Seventy years married! A true love story revisited.

It was four very short years ago when I sat down and wrote this little post about my amazing parents and their sixty-sixth wedding anniversary. Well tomorrow they’ll be celebrating their seventieth (put that in your pipe and smoke it, you newly-weds). And while there’s enough to say about the two of them to fill many a blog post I’m thinking that these few heart-felt words I came up with back then might still really capture what I’m thinking. So here, blog readers, I bring you this short tribute to the extraordinary marriage of Evelyn and Sidney, aka mom and dad.

Being in the business of photographing weddings on a weekly basis, the subject of never-ending and true love is ever present. What makes a marriage and relationship really work and last, how do you keep it fresh and exciting through the years, how do you forge and retain your own identity and meaningful life’s work and still be half of a life-long partnership? All questions we all think about at one time or another, knowing that the rewards are ultimately worth the efforts.

I would imagine most of us have a couple or two that we know who’ve truly found the answer, some are newlyweds who you look at and just know that they’ve found their soul mates and that they’re destined to be together “forever”. Others who have been together for decades (how about twenty-six years?), for whom their love seems to just keep growing. And finally, some of us are lucky enough to know that rare couple who truly have set the gold standard, for whom their partnership is not only the glue that binds them, but who actually show us the way with their example. And while there aren’t very many of us that will actually find our way to being married for sixty-six years, each of us in our way can use their example to strive on a daily basis to find love, commitment and meaning in our lives and ultimately make the world a better place than when we found it. But then, what better way to illustrate this than in “her” own words.

“We were friends since high school. Then came The Big War and he didn’t want to be drafted, and so enlisted sixth months after graduating and one month after Pearl Harbor. I was 19 and he was 20, expecting to be sent overseas soon. He wanted us to get married before he left. A five day furlough-a three day honeymoon-and one month later, he was literally on a slow boat to China!
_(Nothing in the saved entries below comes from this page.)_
--- config.mk ---
export PLATFORM = sky130hd
export DESIGN_NAME = timing_stats_flat
export DESIGN_NICKNAME = d
export VERILOG_FILES = /design/src/rtl/timing_stats_if.sv /design/src/rtl/timing_stats.sv /design/src/flat_wrapper.sv
export SDC_FILE = /design/constraint.sdc
export NUM_CORES = 1
export LEC_CHECK = 0
export ABC_AREA = 1
export CAP_MARGIN = 20
export CORE_AREA = 2 2 300 302
export CTS_BUF_LIST = sky130_fd_sc_hd__clkbuf_2
export CTS_CLUSTER_SIZE = 14
export DETAILED_ROUTE_END_ITERATION = 8
export DIE_AREA = 0 0 302 304
export DONT_BUFFER_PORTS = 1
export PLACE_DENSITY_LB_ADDON = 0.25
export REMOVE_ABC_BUFFERS = 1
export SYNTH_ARGS = -nofsm -noshare
export SYNTH_HDL_FRONTEND = slang
export SYNTH_SLANG_ARGS = --single-unit
export TNS_END_PERCENT = 100
--- constraint.sdc ---
create_clock -name clk -period 6.3 [get_ports clk]
set_clock_uncertainty 0.15 [all_clocks]
set_input_delay 1.26 -clock clk [delete_from_list [all_inputs] [get_ports clk]]
set_output_delay 1.26 -clock clk [all_outputs]
set_load 0.05 [all_outputs]
--- src/rtl/timing_stats_if.sv ---
// Bus between the timing manager / software and the timing statistics block.
// The master side drives the acquisition events and read index; the slave side returns statistics.
interface timing_stats_if;
    logic        trigger;
    logic        sched_isr;
    logic [5:0]  en_bits;
    logic [15:0] eddy0_time;
    logic [15:0] eddy1_time;
    logic [15:0] eddy2_time;
    logic [15:0] eddy3_time;
    logic [15:0] encoder_time;
    logic [15:0] adc_time;
    logic        clear_stats;
    logic [2:0]  rd_sel;
    logic [15:0] rd_min;
    logic [15:0] rd_max;
    logic [15:0] rd_last;
    logic [5:0]  sample_valid;
    logic [31:0] cycle_count;
    logic [15:0] overrun_count;
    logic        busy;

    modport master (
        output trigger, sched_isr, en_bits,
        output eddy0_time, eddy1_time, eddy2_time, eddy3_time, encoder_time, adc_time,
        output clear_stats, rd_sel,
        input  rd_min, rd_max, rd_last, sample_valid, cycle_count, overrun_count, busy
    );

    modport slave (
        input  trigger, sched_isr, en_bits,
        input  eddy0_time, eddy1_time, eddy2_time, eddy3_time, encoder_time, adc_time,
        input  clear_stats, rd_sel,
        output rd_min, rd_max, rd_last, sample_valid, cycle_count, overrun_count, busy
    );
endinterface

--- src/rtl/timing_stats.sv ---
// Per-sensor min/max/last acquisition-time statistics, updated one sensor per cycle
// through a single shared comparator pair after each scheduler completion pulse.
module timing_stats (
    input  logic           clk,
    input  logic           rst_n,
    timing_stats_if.slave  bus
);

    typedef enum logic [1:0] {IDLE, ARMED, UPDATE} state_t;

    state_t      state;
    state_t      next_state;
    logic [2:0]  idx;
    logic        pending;
    logic [15:0] snap_time [6];
    logic [5:0]  snap_en;
    logic [15:0] min_r  [6];
    logic [15:0] max_r  [6];
    logic [15:0] last_r [6];
    logic [5:0]  valid_r;
    logic [31:0] cycle_r;
    logic [15:0] overrun_r;

    logic [15:0] in_time [6];
    logic [15:0] cur_time;
    logic [15:0] cur_min;
    logic [15:0] cur_max;
    logic        is_gt;
    logic        is_lt;
    logic        first;
    logic        last_idx;

    always_comb begin
        in_time[0] = bus.eddy0_time;
        in_time[1] = bus.eddy1_time;
        in_time[2] = bus.eddy2_time;
        in_time[3] = bus.eddy3_time;
        in_time[4] = bus.encoder_time;
        in_time[5] = bus.adc_time;
    end

    // One comparator pair shared by all sensors, steered by the update index.
    always_comb begin
        cur_time = snap_time[idx];
        cur_min  = min_r[idx];
        cur_max  = max_r[idx];
        is_gt    = cur_time > cur_max;
        is_lt    = cur_time < cur_min;
        first    = !valid_r[idx];
        last_idx = (idx == 3'd5);
    end

    always_ff @(posedge clk or negedge rst_n) begin
        if (!rst_n) begin
            state <= IDLE;
        end else begin
            state <= next_state;
        end
    end

    always_comb begin
        next_state = state;
        case (state)
            IDLE:    if (bus.trigger) next_state = ARMED;
            ARMED:   if (bus.sched_isr) next_state = UPDATE;
            UPDATE:  if (last_idx) next_state = (pending || bus.trigger) ? ARMED : IDLE;
            default: next_state = IDLE;
        endcase
        if (bus.clear_stats) begin
            next_state = IDLE;
        end
    end

    always_ff @(posedge clk or negedge rst_n) begin
        if (!rst_n) begin
            idx       <= 3'd0;
            pending   <= 1'b0;
            snap_en   <= 6'd0;
            valid_r   <= 6'd0;
            cycle_r   <= 32'd0;
            overrun_r <= 16'd0;
            for (int i = 0; i < 6; i++) begin
                snap_time[i] <= 16'd0;
                min_r[i]     <= 16'hFFFF;
                max_r[i]     <= 16'd0;
                last_r[i]    <= 16'd0;
            end
        end else if (bus.clear_stats) begin
            idx       <= 3'd0;
            pending   <= 1'b0;
            valid_r   <= 6'd0;
            cycle_r   <= 32'd0;
            overrun_r <= 16'd0;
            for (int i = 0; i < 6; i++) begin
                min_r[i]  <= 16'hFFFF;
                max_r[i]  <= 16'd0;
                last_r[i] <= 16'd0;
            end
        end else begin
            case (state)
                ARMED: begin
                    if (bus.sched_isr) begin
                        snap_en <= bus.en_bits;
                        idx     <= 3'd0;
                        for (int i = 0; i < 6; i++) begin
                            snap_time[i] <= in_time[i];
                        end
                        if (bus.trigger) pending <= 1'b1;
                    end else if (bus.trigger && overrun_r != 16'hFFFF) begin
                        overrun_r <= overrun_r + 16'd1;
                    end
                end
                UPDATE: begin
                    if (snap_en[idx]) begin
                        last_r[idx]  <= cur_time;
                        valid_r[idx] <= 1'b1;
                        if (first || is_gt) max_r[idx] <= cur_time;
                        if (first || is_lt) min_r[idx] <= cur_time;
                    end
                    if (bus.trigger) begin
                        if (pending) begin
                            if (overrun_r != 16'hFFFF) overrun_r <= overrun_r + 16'd1;
                        end else begin
                            pending <= 1'b1;
                        end
                    end
                    // Finishing the sweep consumes any pending trigger by re-arming.
                    if (last_idx) begin
                        idx     <= 3'd0;
                        pending <= 1'b0;
                        cycle_r <= cycle_r + 32'd1;
                    end else begin
                        idx <= idx + 3'd1;
                    end
                end
                default: ;
            endcase
        end
    end

    always_comb begin
        bus.rd_min  = 16'd0;
        bus.rd_max  = 16'd0;
        bus.rd_last = 16'd0;
        if (bus.rd_sel < 3'd6) begin
            bus.rd_min  = min_r[bus.rd_sel];
            bus.rd_max  = max_r[bus.rd_sel];
            bus.rd_last = last_r[bus.rd_sel];
        end
    end

    assign bus.sample_valid  = valid_r;
    assign bus.cycle_count   = cycle_r;
    assign bus.overrun_count = overrun_r;
    assign bus.busy          = (state != IDLE);

endmodule

--- src/flat_wrapper.sv ---
// flat-port wrapper written by rule: the top's interface ports become plain ports
module timing_stats_flat 
  (clk, rst_n, bus_trigger, bus_sched_isr, bus_en_bits, bus_eddy0_time, bus_eddy1_time, bus_eddy2_time, bus_eddy3_time, bus_encoder_time, bus_adc_time, bus_clear_stats, bus_rd_sel, bus_rd_min, bus_rd_max, bus_rd_last, bus_sample_valid, bus_cycle_count, bus_overrun_count, bus_busy);
  timing_stats_if bus_i ();
  input  logic clk;
  input  logic rst_n;
  input wire logic [$bits(bus_i.trigger)-1:0] bus_trigger;
  input wire logic [$bits(bus_i.sched_isr)-1:0] bus_sched_isr;
  input wire logic [$bits(bus_i.en_bits)-1:0] bus_en_bits;
  input wire logic [$bits(bus_i.eddy0_time)-1:0] bus_eddy0_time;
  input wire logic [$bits(bus_i.eddy1_time)-1:0] bus_eddy1_time;
  input wire logic [$bits(bus_i.eddy2_time)-1:0] bus_eddy2_time;
  input wire logic [$bits(bus_i.eddy3_time)-1:0] bus_eddy3_time;
  input wire logic [$bits(bus_i.encoder_time)-1:0] bus_encoder_time;
  input wire logic [$bits(bus_i.adc_time)-1:0] bus_adc_time;
  input wire logic [$bits(bus_i.clear_stats)-1:0] bus_clear_stats;
  input wire logic [$bits(bus_i.rd_sel)-1:0] bus_rd_sel;
  output wire logic [$bits(bus_i.rd_min)-1:0] bus_rd_min;
  output wire logic [$bits(bus_i.rd_max)-1:0] bus_rd_max;
  output wire logic [$bits(bus_i.rd_last)-1:0] bus_rd_last;
  output wire logic [$bits(bus_i.sample_valid)-1:0] bus_sample_valid;
  output wire logic [$bits(bus_i.cycle_count)-1:0] bus_cycle_count;
  output wire logic [$bits(bus_i.overrun_count)-1:0] bus_overrun_count;
  output wire logic [$bits(bus_i.busy)-1:0] bus_busy;
  assign bus_i.trigger = bus_trigger;
  assign bus_i.sched_isr = bus_sched_isr;
  assign bus_i.en_bits = bus_en_bits;
  assign bus_i.eddy0_time = bus_eddy0_time;
  assign bus_i.eddy1_time = bus_eddy1_time;
  assign bus_i.eddy2_time = bus_eddy2_time;
  assign bus_i.eddy3_time = bus_eddy3_time;
  assign bus_i.encoder_time = bus_encoder_time;
  assign bus_i.adc_time = bus_adc_time;
  assign bus_i.clear_stats = bus_clear_stats;
  assign bus_i.rd_sel = bus_rd_sel;
  assign bus_rd_min = bus_i.rd_min;
  assign bus_rd_max = bus_i.rd_max;
  assign bus_rd_last = bus_i.rd_last;
  assign bus_sample_valid = bus_i.sample_valid;
  assign bus_cycle_count = bus_i.cycle_count;
  assign bus_overrun_count = bus_i.overrun_count;
  assign bus_busy = bus_i.busy;
  timing_stats u_core (.clk(clk), .rst_n(rst_n), .bus(bus_i));
endmodule
# Word level (Yosys, flattened, before mapping)
# Cells that the tools add are included.
[word_totals]
ram_bits = 0
ff_bits = 450
memories = 0
latch_bits = 0
romBits = 0
wordCells = 152
[op_classes]
bitwise = 4
div = 0
n_addsub = 3
n_mul = 0
n_shift = 0
n_reduce_logical = 23
eq_ne = 12
mux = 71
n_lt_le_gt_ge = 8
[op_table]
columns = ["cell", "count"]
rows = [
  ["$mux W96", 11],
  ["$mux W16", 22],
  ["$bmux W16 S3", 6],
  ["$bwmux W96", 3],
  ["$mux W32", 3],
  ["$demux W16 S3", 1],
  ["$add A32 B1 Y32 const B", 1],
  ["$pmux W16 S2", 1],
  ["$mux W6", 3],
  ["$add A16 B1 Y16 const B", 1],
  ["$gt A16 B16 Y1", 1],
  ["$lt A16 B16 Y1", 1],
  ["$ne A16 B16 Y1 const B", 1],
  ["$ne A3 B2 Y1 const B", 4],
  ["$ne A3 B3 Y1 const B", 4],
  ["$reduce_and A3 Y1", 4],
  ["$reduce_bool A2 Y1", 6],
  ["$mux W3", 3],
  ["$ge A4 B4 Y1 const B", 2],
  ["$mux W1", 8],
  ["$mux W2", 4],
  ["$not A3 Y4", 2],
  ["$bmux W1 S3", 2],
  ["$or A6 B6 Y6", 1],
  ["20 further kinds", 26],
]

# Logic depth before layout (Yosys ltp)
# Gate-level depths: netlist of run 1.
[logic_depth]
word_depth = 10
depth_mapped = 24
mapped_depth_nobuf = 20

# Least setup slack after synthesis of run 1
# No wires, ideal clock.
[synth_timing]
kind = "input-to-output"
startpoint = "in bus_rd_sel[0]"
endpoint = "out bus_rd_last[14]"
n_path_buf = 2
slack_ns = 1.255
required_time_ns = 4.890
stages = 5
t_arrival_ns = 3.635
path_cell_list = "inv_1 clkbuf_1 clkbuf_1 nor2_1 o41ai_1"
[synth_between]
elab_chain_len = 5
word_cells_on_any_way = 6
classes_between = "order compare: 1; mux: 4; bitwise: 1"
[synth_lines]
columns = ["item", "line", "rtl"]
rows = [
  ["from (decl)", "flat_wrapper.sv:17", "input wire logic [$bits(bus_i.rd_sel)-1:0] bus_rd_sel;"],
  ["$not A3 Y4 (implied by the code)", "timing_stats.sv:148", "bus.rd_last = last_r[bus.rd_sel];"],
  ["$bmux W16 S3", "timing_stats.sv:148", ""],
  ["$mux W16 (implied by the code) (2 in a row)", "timing_stats.sv:148", ""],
  ["$mux W16 (*)", "timing_stats.sv:145", "if (bus.rd_sel < 3'd6) begin"],
  ["to (decl)", "flat_wrapper.sv:20", "output wire logic [$bits(bus_i.rd_last)-1:0] bus_rd_last;"],
]
# Mark *: on every way between the ends. The rest lies on a longest branch, timed or not. The select of a mux whose other input is x is not followed.

# Worst setup path after layout of run 1
[layout_timing]
startpoint = "reg u_core.idx[2]"
endpoint = "reg u_core.min_r[92] (netlist name)"
[layout_between]
elab_chain_len = 10
word_cells_on_any_way = 27
classes_between = "order compare: 3; mux: 17; bitwise: 1; reduce/logical: 6"
[layout_lines]
columns = ["item", "line", "rtl"]
rows = [
  ["from (decl)", "timing_stats.sv:13", "logic [2:0] idx;"],
  ["from (signal assigned)", "timing_stats.sv:133", "idx <= idx + 3'd1;"],
  ["branches (longest 10 deep; another with $lt A16 B16 Y1)", "--", ""],
  ["to (signal, indexed assignment)", "timing_stats.sv:118", "if (first || is_lt) min_r[idx] <= cur_time;"],
  ["to (decl)", "timing_stats.sv:17", "logic [15:0] min_r [6];"],
]
# Parallel ways; which one is timed is not known. The select of a mux whose other input is x is not followed.
# A chain may end at the register's enable or synchronous reset.

==> results of run 1 <==
how the worst max path moves through the flow:
stage                                              end  slack [ns]  cells after the start
2_1_floorplan  u_core.bus.overrun_count[2]$_DFFE_PN0P_       -4.51                     11
3_3_place_gp              u_core.min_r[66]$_DFFE_PN1P_        1.46                     15
3_5_place_dp              u_core.max_r[95]$_DFFE_PN0P_        1.44                     16
4_1_cts                   u_core.max_r[72]$_DFFE_PN0P_        1.45                     18
5_1_grt                   u_core.min_r[78]$_DFFE_PN1P_        1.09                     18
6_report                  u_core.min_r[92]$_DFFE_PN1P_        1.31                     15
power groups by stage:
stage	sequential [mW]	clock (mW)	combinational [mW]
detailed placement	4.11	0	3.35
CTS	4.07	2.48	3.44
global route	4.15	2.65	3.80
global placement	4.13	0	3.34
finish	4.08	2.42	3.48
floorplan	3.97	0	2.00
Yosys cell counts (2+ instances only):
master	count	share of area, %
sky130_fd_sc_hd__a2111oi_0	15	0.53
sky130_fd_sc_hd__o41ai_1	3	0.11
sky130_fd_sc_hd__clkinv_1	2	0.031
sky130_fd_sc_hd__o211ai_1	47	1.4
sky130_fd_sc_hd__dfrtp_1	354	36
sky130_fd_sc_hd__o22ai_1	35	0.89
sky130_fd_sc_hd__nor2_2	4	0.10
sky130_fd_sc_hd__nand3_1	235	4.8
sky130_fd_sc_hd__nor4_1	7	0.18
sky130_fd_sc_hd__o221ai_1	12	0.43
sky130_fd_sc_hd__buf_2	41	0.83
sky130_fd_sc_hd__nor2_1	132	2.0
sky130_fd_sc_hd__ha_1	33	1.7
sky130_fd_sc_hd__dfstp_2	96	10
sky130_fd_sc_hd__o21ai_0	456	9.3
sky130_fd_sc_hd__inv_2	13	0.20
sky130_fd_sc_hd__xor2_1	6	0.21
sky130_fd_sc_hd__clkbuf_1	157	2.4
sky130_fd_sc_hd__a21oi_1	107	2.2
sky130_fd_sc_hd__buf_1	29	0.44
sky130_fd_sc_hd__o21bai_1	2	0.061
sky130_fd_sc_hd__a22oi_1	6	0.18
sky130_fd_sc_hd__nor3_1	93	1.9
sky130_fd_sc_hd__inv_1	280	4.3
sky130_fd_sc_hd__o21ai_1	28	0.57
sky130_fd_sc_hd__a211oi_1	16	0.49
sky130_fd_sc_hd__buf_4	2	0.061
sky130_fd_sc_hd__a221oi_1	17	0.61
sky130_fd_sc_hd__nand2_2	18	0.46
sky130_fd_sc_hd__o31ai_1	7	0.21
sky130_fd_sc_hd__nand2_1	1077	16
sky130_fd_sc_hd__a31oi_1	2	0.051
sky130_fd_sc_hd__nand4_1	13	0.33
sequential cells by signal (all words and copies together) (netlist names), 3 cells and up:
register	flops
u_core.last_r	96
u_core.max_r	96
u_core.bus.sample_valid	6
u_core.bus.overrun_count	16
u_core.bus.cycle_count	32
u_core.idx	3
u_core.snap_en	6
u_core.snap_time	96
u_core.min_r	96
per-layer routing:
metal | GRT usage (%) | vias to the layer above
met2 | 35.64 | 1157
met5 | 0 | -
met4 | 10.21 | 0
met3 | 5.697 | 249
met1 | 31.36 | 11940
li1 | - | 11420
worst register-to-register path, stage by stage, from the launching register on:
cell and delay, ns:
sky130_fd_sc_hd__dfrtp_1 0.49, sky130_fd_sc_hd__inv_2 0.14, sky130_fd_sc_hd__nor2_4 0.10, sky130_fd_sc_hd__inv_2 0.29, sky130_fd_sc_hd__buf_4 0.46, sky130_fd_sc_hd__nor3_1 0.09, sky130_fd_sc_hd__a2111oi_0 0.89, sky130_fd_sc_hd__ha_1 0.40
sky130_fd_sc_hd__nand3_1 0.09, sky130_fd_sc_hd__a31oi_1 0.08, sky130_fd_sc_hd__a2111oi_0 0.30, sky130_fd_sc_hd__nand2_1 0.15, sky130_fd_sc_hd__nand2_4 0.42, sky130_fd_sc_hd__nand2_2 0.58, sky130_fd_sc_hd__nand2_1 0.21, sky130_fd_sc_hd__nand2_1 0.08
final cells by class:
class                           instances  share of cell area (%)
Sequential cell                       450                   39.91
Multi-Input combinational cell       2382                   39.47
Timing Repair Buffer                  218                   7.130
Tap cell                             1176                   5.160
Inverter                              295                   3.900
Clock buffer                          209                   3.668
Clock inverter                         34                  0.7108
Antenna cell                            6                 0.05265
kinds of logic (layout without fill, tap and decap cells):
logic type                 Yosys count  in the layout
and+or+nand+nor                   1583           1583
AOI/OAI and AO/OA                  759            759
buffers and inverters              524            756
DFF                                450            450
adders and majority gates           33             33
xor gates and xnor gates             7              7
other                                0              6
==> flow_summary.ini, run 1 <==
[outcome]
run_status = finished, violations left
violations_in_the_final_reports = hold timing

[global_routing]
grt_pass1_wl_um = 161000
global_route.overflow_total = 0
grt_antenna_before_repair = 4
grt_pass1_vias = 24410
pin_count_of_the_biggest_net_entering_global_routing = 451
grt_usage_pct = 23.39

[power]
peakVddDrop_mv = 0.1222
finalPower_mw = 9.982
power_leakage_nw = 13.26
sw_share_pct = 43.87
power_per_cell_area_nw_per_um2 = 350.0
power.sequential.fraction_pct = 40.9
net-switching-power_mw = 4.379
intPower_mw = 5.602
clock_power_share_pct = 24.2
share_of_power_burned_in_combinational_logic_pct = 34.9

[sta]
achievable-frequency_mhz = 200.4
grt_setup_unrepaired = false
fin_crit_sh_pct = 79.20
final_max_slew_viol_count = 0
worst_slew_margin_rel_pct = 18.15
timing.setup.tns_ns = 0
finalWorstPathRequiredPeriod_ns = 4.989
finalHoldWorstSlack_ns = -0.5247
worst_slew_pin_tran_ns = 1.197
finalSetupViolations = 0
finalHoldViolations = 396
final_critical_path_setup_slack_ns = 1.311

[synthesis]
synth_top_flop_cell = sky130_fd_sc_hd__dfrtp_1
syn_area_um2 = 24600
post_synth.cell_area_avg_um2 = 7.331
synth_top_family_by_area = simple AND/OR/NAND/NOR gates
synth_xor_area_share_pct = 0.2492
yosys.area_share.adder_pct = 1.678
synth.lib_cells_used.distinct = 44
post_synth_and_or_nand_nor_area_fraction_pct = 26.32
synthArstFlopShare_pct = 100.0
yosysSeqAreaShare_pct = 46.26
synthesized_area_fraction_occupied_by_ao_oa_aoi_and_oai_cells_pct = 17.26
synth.mux.area_fraction_pct = 0
netlist_instances = 3356
ys_seq_elements = 450
warnings_synthesis = 0
number_of_enable_type_register_cells_in_the_synthesized_netlist = 0

[placement]
place_hpwl_um = 64910
placement.io_buffers = 0
placement.cell_area_um2 = 26170
place_ws_ns = 1.435
cell_total_after_placement = 4414
routabilityCongestion = 0.8700

[worst_setup_path]
timing.critical_path.slowest_stage_cell = sky130_fd_sc_hd__a2111oi_0
rr_endpoint = u_core.min_r[92]$_DFFE_PN1P_
timing.critical_path.mode_cell = sky130_fd_sc_hd__nand2_1
arrival_ns = 6.09
worstPathRequired_ns = 7.40
crit_start = u_core.idx[2]$_DFFE_PN0P_
cp_num_buf_inv = 3
setup.worst_path.class = reg2reg
reg2reg_from = u_core.idx[2]$_DFFE_PN0P_
timing.critical_path.max_delay_family = simple AND/OR/NAND/NOR gates
setup.worst_path.start_class = flip-flop
reg2reg_setup_slack_ns = 1.31
worst_reg_to_reg_cells = 15
worstPathMaxFanout = 34
worstPathCellList = inv_2, nor2_4, inv_2, buf_4, nor3_1, a2111oi_0, ha_1, nand3_1, a31oi_1, a2111oi_0, nand2_1, nand2_4, nand2_2, nand2_1, nand2_1
timing.critical_path.slowest_cell_delay_ns = 0.89
endpoint_kind = flip-flop

[routing]
detailedRoute.firstIterationViolations = 2607
routed_wirelength_um = 107800
met3RoutedLength_um = 8731
highest_layer = met4
drt-met1-wl_um = 46000
dr_total_vias = 24770
met2WireLength_um = 48570
route.detailed.drc = 0
viasPerCell = 5.194
routedWlPerCell_um = 22.61
first_pass_iters = 6
drtAntennaViolNets = 0

[final_layout]
area_delta_synth_final_pct = 15.91
seq_area_um2 = 11380
layout.core_utilization_pct = 32.02
drive_gt1_share_pct = 13.41
finalNonFillerCells = 4770
nets = 3625
postLayoutCellArea_um2 = 28520
multiInputGateArea_um2 = 11250
final_cell_mix = sky130_fd_sc_hd__nand2_1, sky130_fd_sc_hd__o21ai_0, sky130_fd_sc_hd__dfrtp_1, sky130_fd_sc_hd__inv_1, sky130_fd_sc_hd__nand3_1
fillCellCount = 9748
layout_commonest_cell = sky130_fd_sc_hd__nand2_1

[die]
core_region_area_um2 = 89050
die_area_um2 = 91810
placementRows = 110
floorplan.die.height_um = 304
die_width_um = 302
floorplan.initialDensity_pct = 27.63
ioPinCount = 213

[cts]
postCtsHoldBufs = 107
cts_sinks = 450
tritoncts_clock_tree = yes
post-cts-setup-buffer-count = 0
clock_latency_ns = 1.41
path_clk_slew_ns = 0.12
number_of_resized_instances_in_the_post_cts_repair_step = 0
cts-htree-levels = 4
clk_root_buffer_cell = sky130_fd_sc_hd__clkbuf_2
cts-buffers-inserted = 135
max-clock-path-buffers = 3

[worst_hold_path]
hold_path.class = in2async

[run]
max-cap-violations = 0
No activity file was read; power rests on OpenSTA's default activity.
We really learned about ourselves and discussed our future plans through the letters we wrote to each other for two years. I mailed him a letter every single day! They took a long time and sometimes two dozen arrived at one time. Our life has been very good. We have truly been blessed with two wonderful children, nine grandchildren and twenty-nine great grandchildren. We’ve tried to instill, by example, respect for each other. We’ve worked hard and sixty-six years later, we love each other more each day”.

Just this week on the occasion of their seventieth dad volunteered these additional fine words about their life together:

“We were part of a group of old friends in the same neighborhood. Shortly after the attack on Pearl Harbor, I enlisted in the service. We started to date when I’d get home on leave and we got to know each other better. After two years of service in this country, we got married in December of 1943 in a hastily arranged ceremony for a few family. We had a three day honeymoon and then I left her for two years, taking a 30 day cruise without her, (courtesy of Uncle Sam) to India and China. During those two years, she would write to me every single day without fail – through which we really got to know more about each other than we had the time to before the marriage.
When I returned home in January of 1946, we started our family and started a photography business from our home. Seventy years later we love each other more than ever (if possible) A wonderful marriage requires honesty and trust. We’ve never exchanged a harsh word and have always been honest with each other. We try to never go to sleep angry and never get tired of saying ‘I love you’ and sharing hugs often. What a wonderful run. We don’t know too many of our friends or family who’ve been more blessed and are very thankful for that.”

And a final addendum on the occasion of their seventieth, yours truly has now been married for thirty years and mom and dad now have forty great-grandchildren. Yup, forty.

Happy anniversary, mom and dad! We love you very much!